Chinese philosopher and author (1910–1966)

Li Shengxuan (Chinese: 李生萱; 2 March 1910 – 22 March 1966), better known by his pen name Ai Siqi (艾思奇 (Ài Sīqí)), was a Chinese Marxist philosopher and author of Persian descent. After the establishment of the People's Republic of China, he served as Deputy Minister of the Yunnan Provincial Military and Political Department and Director of the Department of Justice.

== Life ==
Ai Siqi was born on March 2, 1910, in Henshun, Tengchong, Yunnan. His grandfather, Li Derun, was a merchant from western Yunnan. His father, Li Yuegai, graduated from the Department of Economics at Peking University and was a member of the South Society and Tongmenghui. His uncle was Li Genyuan, a veteran of the Kuomintang.

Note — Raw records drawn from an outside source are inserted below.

===== src/design/tpa_pkg.sv =====
package tpa_pkg;

   localparam int unsigned COORD_BITS_DEFAULT = 32;
   localparam int unsigned IO_COORD_WIDTH     = 32;
   localparam int unsigned REQ_TDATA_WIDTH    = 2 * IO_COORD_WIDTH;
   localparam int unsigned REQ_TUSER_WIDTH    = 3;
   localparam int unsigned RSP_TDATA_WIDTH    = 6 * IO_COORD_WIDTH;
   localparam int unsigned RSP_TUSER_WIDTH    = 1;

   // strip and fan hold two corners; a list emits on its third vertex
   localparam int unsigned STASH_DEPTH    = 2;
   localparam int unsigned STASH_IDX_BITS = 1;
   localparam int unsigned COUNT_BITS     = 2;

   typedef enum logic {
      OP_BEGIN  = 1'b0,
      OP_VERTEX = 1'b1
   } op_type;

   typedef enum logic [1:0] {
      MODE_LIST    = 2'd0,
      MODE_STRIP   = 2'd1,
      MODE_FAN     = 2'd2,
      MODE_UNKNOWN = 2'd3
   } prim_mode_type;

   typedef struct packed {
      op_type                            operation;
      prim_mode_type                     prim_type;
      logic signed [IO_COORD_WIDTH-1:0]  vert_x;
      logic signed [IO_COORD_WIDTH-1:0]  vert_y;
   } item_type;

   typedef struct packed {
      logic signed [IO_COORD_WIDTH-1:0]  tri_ax;
      logic signed [IO_COORD_WIDTH-1:0]  tri_ay;
      logic signed [IO_COORD_WIDTH-1:0]  tri_bx;
      logic signed [IO_COORD_WIDTH-1:0]  tri_by;
      logic signed [IO_COORD_WIDTH-1:0]  tri_cx;
      logic signed [IO_COORD_WIDTH-1:0]  tri_cy;
      logic                              bad_type;
   } result_type;

endpackage


===== src/design/tpa_in_stage.sv =====
module tpa_in_stage (
   input  logic               clock,
   input  logic               reset,
   input  logic               req_valid,
   output logic               req_ready,
   input  tpa_pkg::item_type  item_in,
   input  logic               advance,
   output logic               item_valid,
   output tpa_pkg::item_type  item
);
   import tpa_pkg::*;

   logic     item_valid_ff;
   logic     item_valid_in;
   item_type item_ff;

   assign req_ready     = !reset && (!item_valid_ff || advance);
   assign item_valid_in = req_ready ? req_valid : item_valid_ff;

   always_ff @(posedge clock) begin
      if (reset) begin
         item_valid_ff <= 1'b0;
      end else begin
         item_valid_ff <= item_valid_in;
      end
   end

   always_ff @(posedge clock) begin
      if (req_ready && req_valid) begin
         item_ff <= item_in;
      end
   end

   assign item_valid = item_valid_ff;
   assign item       = item_ff;

endmodule


===== src/design/tpa_assemble.sv =====
module tpa_assemble #(
   parameter int unsigned COORD_BITS = tpa_pkg::COORD_BITS_DEFAULT
) (
   input  logic                 clock,
   input  logic                 reset,
   input  logic                 step,
   input  tpa_pkg::item_type    item,
   output logic                 result_valid,
   output tpa_pkg::result_type  result
);
   import tpa_pkg::*;

   prim_mode_type                mode_ff, mode_in;
   logic [COUNT_BITS-1:0]        count_ff, count_in;
   logic signed [COORD_BITS-1:0] sx_ff [STASH_DEPTH];
   logic signed [COORD_BITS-1:0] sy_ff [STASH_DEPTH];
   logic signed [COORD_BITS-1:0] sx_in [STASH_DEPTH];
   logic signed [COORD_BITS-1:0] sy_in [STASH_DEPTH];
   logic signed [COORD_BITS-1:0] vx, vy;
   logic [STASH_IDX_BITS-1:0]    slot;

   // coordinates live in COORD_BITS, sign extended or cut
   assign vx   = COORD_BITS'(item.vert_x);
   assign vy   = COORD_BITS'(item.vert_y);
   assign slot = count_ff[STASH_IDX_BITS-1:0];

   always_comb begin
      mode_in      = mode_ff;
      count_in     = count_ff;
      sx_in        = sx_ff;
      sy_in        = sy_ff;
      result_valid = 1'b0;
      result       = '0;
      if (step) begin
         if (item.operation == OP_BEGIN) begin
            mode_in  = item.prim_type;
            count_in = '0;
         end else begin
            case (mode_ff)
               MODE_STRIP, MODE_FAN: begin
                  if (count_ff < COUNT_BITS'(STASH_DEPTH)) begin
                     sx_in[slot] = vx;
                     sy_in[slot] = vy;
                     count_in    = count_ff + COUNT_BITS'(1);
                  end else begin
                     result_valid  = 1'b1;
                     result.tri_ax = IO_COORD_WIDTH'(sx_ff[0]);
                     result.tri_ay = IO_COORD_WIDTH'(sy_ff[0]);
                     result.tri_bx = IO_COORD_WIDTH'(sx_ff[1]);
                     result.tri_by = IO_COORD_WIDTH'(sy_ff[1]);
                     result.tri_cx = IO_COORD_WIDTH'(vx);
                     result.tri_cy = IO_COORD_WIDTH'(vy);
                     if (mode_ff == MODE_STRIP) begin
                        sx_in[0] = sx_ff[1];
                        sy_in[0] = sy_ff[1];
                     end
                     sx_in[1] = vx;
                     sy_in[1] = vy;
                  end
               end
               MODE_LIST: begin
                  if (count_ff >= COUNT_BITS'(STASH_DEPTH)) begin
                     // third corner goes straight out
                     result_valid  = 1'b1;
                     result.tri_ax = IO_COORD_WIDTH'(sx_ff[0]);
                     result.tri_ay = IO_COORD_WIDTH'(sy_ff[0]);
                     result.tri_bx = IO_COORD_WIDTH'(sx_ff[1]);
                     result.tri_by = IO_COORD_WIDTH'(sy_ff[1]);
                     result.tri_cx = IO_COORD_WIDTH'(vx);
                     result.tri_cy = IO_COORD_WIDTH'(vy);
                     count_in      = '0;
                  end else begin
                     sx_in[slot] = vx;
                     sy_in[slot] = vy;
                     count_in    = count_ff + COUNT_BITS'(1);
                  end
               end
               default: begin
                  result_valid    = 1'b1;
                  result.bad_type = 1'b1;
               end
            endcase
         end
      end
   end

   always_ff @(posedge clock) begin
      if (reset) begin
         mode_ff  <= MODE_UNKNOWN;
         count_ff <= '0;
      end else begin
         mode_ff  <= mode_in;
         count_ff <= count_in;
      end
   end

   always_ff @(posedge clock) begin
      sx_ff <= sx_in;
      sy_ff <= sy_in;
   end

endmodule


===== src/design/tpa_out_stage.sv =====
module tpa_out_stage (
   input  logic                 clock,
   input  logic                 reset,
   input  logic                 load,
   input  tpa_pkg::result_type  result_in,
   input  logic                 rsp_ready,
   output logic                 rsp_valid,
   output tpa_pkg::result_type  result,
   output logic                 can_take
);
   import tpa_pkg::*;

   logic       rsp_valid_ff;
   logic       rsp_valid_in;
   result_type result_ff;

   assign can_take     = !rsp_valid_ff || rsp_ready;
   assign rsp_valid_in = load ? 1'b1 : (rsp_ready ? 1'b0 : rsp_valid_ff);

   always_ff @(posedge clock) begin
      if (reset) begin
         rsp_valid_ff <= 1'b0;
      end else begin
         rsp_valid_ff <= rsp_valid_in;
      end
   end

   always_ff @(posedge clock) begin
      if (load) begin
         result_ff <= result_in;
      end
   end

   assign rsp_valid = rsp_valid_ff;
   assign result    = result_ff;

endmodule


===== src/design/triangle_primitive_assembler_core.sv =====
// Results pass the in_stage and out_stage registers. Throughput: one item
// per clock while rsp is not stalled, set by the single stash update per
// item in tpa_assemble; rsp_tready reaches req_tready combinationally.
// Reset (synchronous, active high) empties both registers, sets the
// primitive mode to unknown and the stash count to zero.
module triangle_primitive_assembler_core #(
   parameter int unsigned COORD_BITS = tpa_pkg::COORD_BITS_DEFAULT
) (
   input  logic                                 clock,
   input  logic                                 reset,
   input  logic                                 req_tvalid,
   output logic                                 req_tready,
   // vert_x, vert_y
   input  logic [tpa_pkg::REQ_TDATA_WIDTH-1:0]  req_tdata,
   // operation, prim_type
   input  logic [tpa_pkg::REQ_TUSER_WIDTH-1:0]  req_tuser,
   output logic                                 rsp_tvalid,
   input  logic                                 rsp_tready,
   // tri_ax, tri_ay, tri_bx, tri_by, tri_cx, tri_cy
   output logic [tpa_pkg::RSP_TDATA_WIDTH-1:0]  rsp_tdata,
   // bad_type
   output logic [tpa_pkg::RSP_TUSER_WIDTH-1:0]  rsp_tuser
);
   import tpa_pkg::*;

   item_type   item_in, item;
   logic       item_valid;
   logic       advance;
   logic       step;
   logic       result_valid;
   result_type result_next, result;

   assign item_in.operation = op_type'(req_tuser[0]);
   assign item_in.prim_type = prim_mode_type'(req_tuser[2:1]);
   assign item_in.vert_x    = req_tdata[IO_COORD_WIDTH-1:0];
   assign item_in.vert_y    = req_tdata[2*IO_COORD_WIDTH-1:IO_COORD_WIDTH];

   assign step = item_valid && advance;

   tpa_in_stage u_in_stage (
      .clock      (clock),
      .reset      (reset),
      .req_valid  (req_tvalid),
      .req_ready  (req_tready),
      .item_in    (item_in),
      .advance    (advance),
      .item_valid (item_valid),
      .item       (item)
   );

   tpa_assemble #(
      .COORD_BITS (COORD_BITS)
   ) u_assemble (
      .clock        (clock),
      .reset        (reset),
      .step         (step),
      .item         (item),
      .result_valid (result_valid),
      .result       (result_next)
   );

   tpa_out_stage u_out_stage (
      .clock     (clock),
      .reset     (reset),
      .load      (result_valid),
      .result_in (result_next),
      .rsp_ready (rsp_tready),
      .rsp_valid (rsp_tvalid),
      .result    (result),
      .can_take  (advance)
   );

   assign rsp_tdata = {result.tri_cy, result.tri_cx, result.tri_by,
                       result.tri_bx, result.tri_ay, result.tri_ax};
   assign rsp_tuser = result.bad_type;

endmodule


===== config.mk =====
export PLATFORM = sky130hd
export DESIGN_NAME = triangle_primitive_assembler_core
export DESIGN_NICKNAME = d
export VERILOG_FILES = /design/src/design/tpa_pkg.sv /design/src/design/tpa_in_stage.sv /design/src/design/tpa_assemble.sv /design/src/design/tpa_out_stage.sv /design/src/design/triangle_primitive_assembler_core.sv
export SDC_FILE = /design/constraint.sdc
export NUM_CORES = 1
export LEC_CHECK = 0
export ABC_AREA = 1
export BUFFER_PORTS_ARGS = -buffer_cell sky130_fd_sc_hd__buf_2
export CORE_MARGIN = 4
export CORE_UTILIZATION = 56
export CTS_CLUSTER_SIZE = 25
export DETAILED_ROUTE_END_ITERATION = 10
export PLACE_DENSITY_LB_ADDON = 0.3
export SLEW_MARGIN = 5
export SYNTH_ARGS = -nofsm -noshare
export SYNTH_HDL_FRONTEND = slang
export SYNTH_SLANG_ARGS = --single-unit

===== constraint.sdc =====
create_clock -name clock -period 8.8 [get_ports clock]
set_input_delay 2.64 -clock clock [delete_from_list [all_inputs] [get_ports clock]]
set_output_delay 2.64 -clock clock [all_outputs]
set_load 0.005 [all_outputs]

==> impl_metrics.yaml <==
status:
  status: "completed"
placed_design:
  place_hpwl_um: 19600
  gp_congestion: 0.820
  port_buffers: 265
global_route:
  grt_start_max_net_pins: 127
  grt_pass1_vias: 9471
  antenna_found_initial: 2
  grt_pass1_wl_um: 51800
  gr-total-overflow: 0
  track_usage: 0.205
worst_setup_path:
  critPathArrivalTime_ns: 3.21
  reg2reg_to: "u_out_stage.result[81]$_SDFFCE_PN0P_"
  path_max_fanout: 6
  worstSetupStartpoint: "reset"
  reg2reg_depth: 7
  path_depth: 5
  reg2reg_setup_slack_ns: 4.94
  path_delay_family: "buffers and inverters"
  cp.required_ns: 6.16
  crit_chain: "buf_2, inv_1, nand2_1, inv_1, buf_2"
  slowest_delay_ns: 0.15
  critPathBufInv: 4
  slowest_stage: "inv_1"
  crit_path_end: "req_tready"
  r2r_start: "u_assemble.count_ff[0]$_SDFFE_PP0P_"
  critPathKind: "in2out"
  end_kind: "output pin"
  critical_path.startpoint_type: "input pin"
cts:
  cts_buffer_depth: 3
  cts_tree: "built"
  cts.sink_count: 394
  clk_pin_slew_ns: 0.06
  cts_setup_buffers: 0
  ctsHoldBuffers: 0
  cts_buffers: 40
  ctsResizeCount: 0
  htreeDepth: 2
  cts_root_buffer: "clkbuf_16"
  clock_latency_ns: 0.51
timing:
  slew_headroom: 0.285
  hold_ws_ns: 0.486
  timing.fmax_mhz: 171
  tns_ns: 0
  finalCritPeriodShare: 0.664
  slew_viol_final: 0
  worst_slew_pin_slew_ns: 1.07
  final-hold-violation-count: 0
  fin_worst_skew_ns: 0.0123
  fin_crit_ns: 5.85
  setup_viol: 0
  rsz0062_at_grt: "no"
logic_synthesis:
  synth_compound_area_frac: 0.0722
  synth_area_sq_mm: 0.0163
  syn_inst: 1181
  synth_fa_ha_area_frac: 0.00460
  avgSynthCellArea_sq_um: 13.8
  synth_ff_type: "edfxtp_1"
  ys_ff_latch: 394
  synth_edf_count: 388
  yosys.area_share.simple: 0.142
  synth_warnings: 0
  synth_xor_area_frac: 0
  async_reset_ff_frac: 0
  synth_mux_area_frac: 0
  ys_seq_area_frac: 0.721
  synth_cell_type_count: 27
  synth_top_family_by_area: "simple AND/OR/NAND/NOR gates"
  synthesis.nets: 1258
hold_path:
  hp-class: "reg2reg"
routing:
  post_drt_wl_per_cell_um: 18.3
  detail_route.drc_violations: 0
  vias: 9899
  dr.pass1.iters: 6
  vias_per_cell: 5.41
  wirelength_um: 33500
  drt-initial-drc-count: 919
  antenna_left: 0
finish:
  drive_gt1_frac: 0.315
  final_nets: 1490
  area_delta_synth_final_pct: 16.9
floorplanning:
  dieArea_sq_mm: 0.0320
  die_h_um: 179
  start_util: 0.569
  core_sq_mm: 0.0287
  io_pins: 266
  std_cell_rows: 62
  die_w_um: 179
power_and_ir_drop:
  ir_drop_uv: 188
  p_leak_nw: 6.39
  total_power_mw: 4.01
  power_density_mw_per_mm2: 210
job:
  drv_cap: 0
## worst register-to-register path, cell delays in order (launching register included)
cell and delay (ns):
dfxtp_4 0.74, inv_1 0.27, ha_1 0.28, o21ai_1 0.19, nand2_1 0.18, nand2_8 0.78
buf_4 0.95, nor3_1 0.19
## flip-flops by register name, indices dropped and copies added (netlist names)
name,count
u_assemble.sx_ff,64
u_assemble.mode_ff,2
u_out_stage.result,193
u_in_stage.item_valid,1
u_assemble.sy_ff,64
u_assemble.count_ff,2
u_in_stage.item,67
u_out_stage.rsp_valid,1
## metrics by stage
step                      instance area [sq um]  utilization  worst slack [ns]  std cells
after floorplan                           16300            -             0.821       1181
after global placement                    17800        0.621              2.97       1755
after detailed placement                  17800        0.621              2.97       1755
after CTS                                 19100        0.665              2.96       1827
after global routing                      19100        0.665              2.91       1829
final                                     19100        0.665              2.95       1829
## where the power goes
part           switching, mW  total [mW]  leakage [nW]  internal, mW
Sequential            0.0309        2.16          3.41          2.13
Clock                  0.673        1.62         0.595         0.944
Combinational          0.160       0.237          2.39        0.0773
Total                  0.863        4.01          6.39          3.15
## worst min-delay path by stage
stage	startpoint	end	slack, ns	cells past startpoint
floorplan	u_in_stage.item[64]$_DFFE_PP_	u_assemble.mode_ff[0]$_SDFFE_PP1P_	0.44	2
global placement	u_in_stage.item[65]$_DFFE_PP_	u_assemble.mode_ff[1]$_SDFFE_PP1P_	0.48	2
detailed placement	u_in_stage.item[65]$_DFFE_PP_	u_assemble.mode_ff[1]$_SDFFE_PP1P_	0.47	2
CTS	u_in_stage.item[65]$_DFFE_PP_	u_assemble.mode_ff[1]$_SDFFE_PP1P_	0.49	2
global route	u_in_stage.item[65]$_DFFE_PP_	u_assemble.mode_ff[1]$_SDFFE_PP1P_	0.51	2
finish	u_in_stage.item[65]$_DFFE_PP_	u_assemble.mode_ff[1]$_SDFFE_PP1P_	0.49	2
## cells in the mapped netlist (all sizes together), types with 3 or more instances
master | number | area [sq um]
edfxtp | 388 | 11700
nand2 | 145 | 547
inv | 140 | 526
o21ai | 132 | 661
nor3 | 129 | 1060
o211ai | 66 | 495
nor3b | 64 | 636
buf | 57 | 358
clkbuf | 28 | 106
nor2 | 10 | 40.0
dfxtp | 6 | 120
ha | 6 | 75.1
nand3 | 4 | 20.0
a21oi | 3 | 15.0
## cell usage in the layout (no fill, tap or decap), types with 2 or more instances in the layout
cell,n
nand2_4,3
edfxtp_1,388
nor2_1,8
nor3b_1,33
inv_1,139
nand2_1,141
diode_2,2
buf_4,9
nor3_2,84
clkbuf_1,10
a21oi_1,3
buf_2,265
clkinvlp_4,5
nor3_1,45
nand3_1,4
o21ai_0,131
dfxtp_1,5
bufinv_16,3
ha_1,5
clkinv_1,7
clkinv_2,6
o211ai_1,66
clkbuf_16,41
nor3b_2,31
## logic make-up after synthesis
group | after synthesis
compound gates | 202
fa+ha+maj | 6
flops | 394
buf+inv | 225
simple gates | 354
## final cells by class
| type | count | area (sq um) |
|---|---|---|
| flip-flops and latches | 394 | 11800 |
| fillers | 2077 | 9620 |
| multi-input cells | 562 | 3640 |
| repair buffers | 275 | 1410 |
| clock buffers | 51 | 1060 |
| inverters | 140 | 526 |
| well taps | 384 | 480 |
| clock inverters | 21 | 184 |
| diodes | 2 | 5.00 |
## per-layer routing
layer	track usage	vias up	part of all wire
li1	-	4702	-
met1	0.285	4732	0.41
met2	0.326	391	0.48
met3	0.0346	74	0.070
met4	0.0835	0	0.036
met5	0	-	0
Note: power is estimated with default switching activity, not from simulation.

Ai Siqi started attending private school at the age of 7. Ai was educated in Hong Kong. In 1923, due to Tang Jiyao, Ai's family moved to Hong Kong and he transferred to a high school affiliated with Lingnan University. In 1925, after returning to Yunnan, he was admitted to Provincial Kunming No. 1 Middle School. He soon organized a reading club in school, which started his interest in Marxism. He met individuals such as Nie Er and Li Guozho and published articles against Tang Jiyao in Yunnan Tide. In the winter of 1926, the military and police started a manhunt for Ai, leading him to flee to Suzhou to seek refuge with his father. When the Northern Expedition became increasingly fierce and the political situation turned unstable, Ai's father decided to send him to study in Japan, where he studied briefly for a year in 1927 and lived with Zhang Tianfan and others from Yunnan. In Tokyo, Ai met Tong Changrong, Wang Buwen and others from the Tokyo branch of the Chinese Communist Party. In May 1928, he returned to Kunming because of stomach problems.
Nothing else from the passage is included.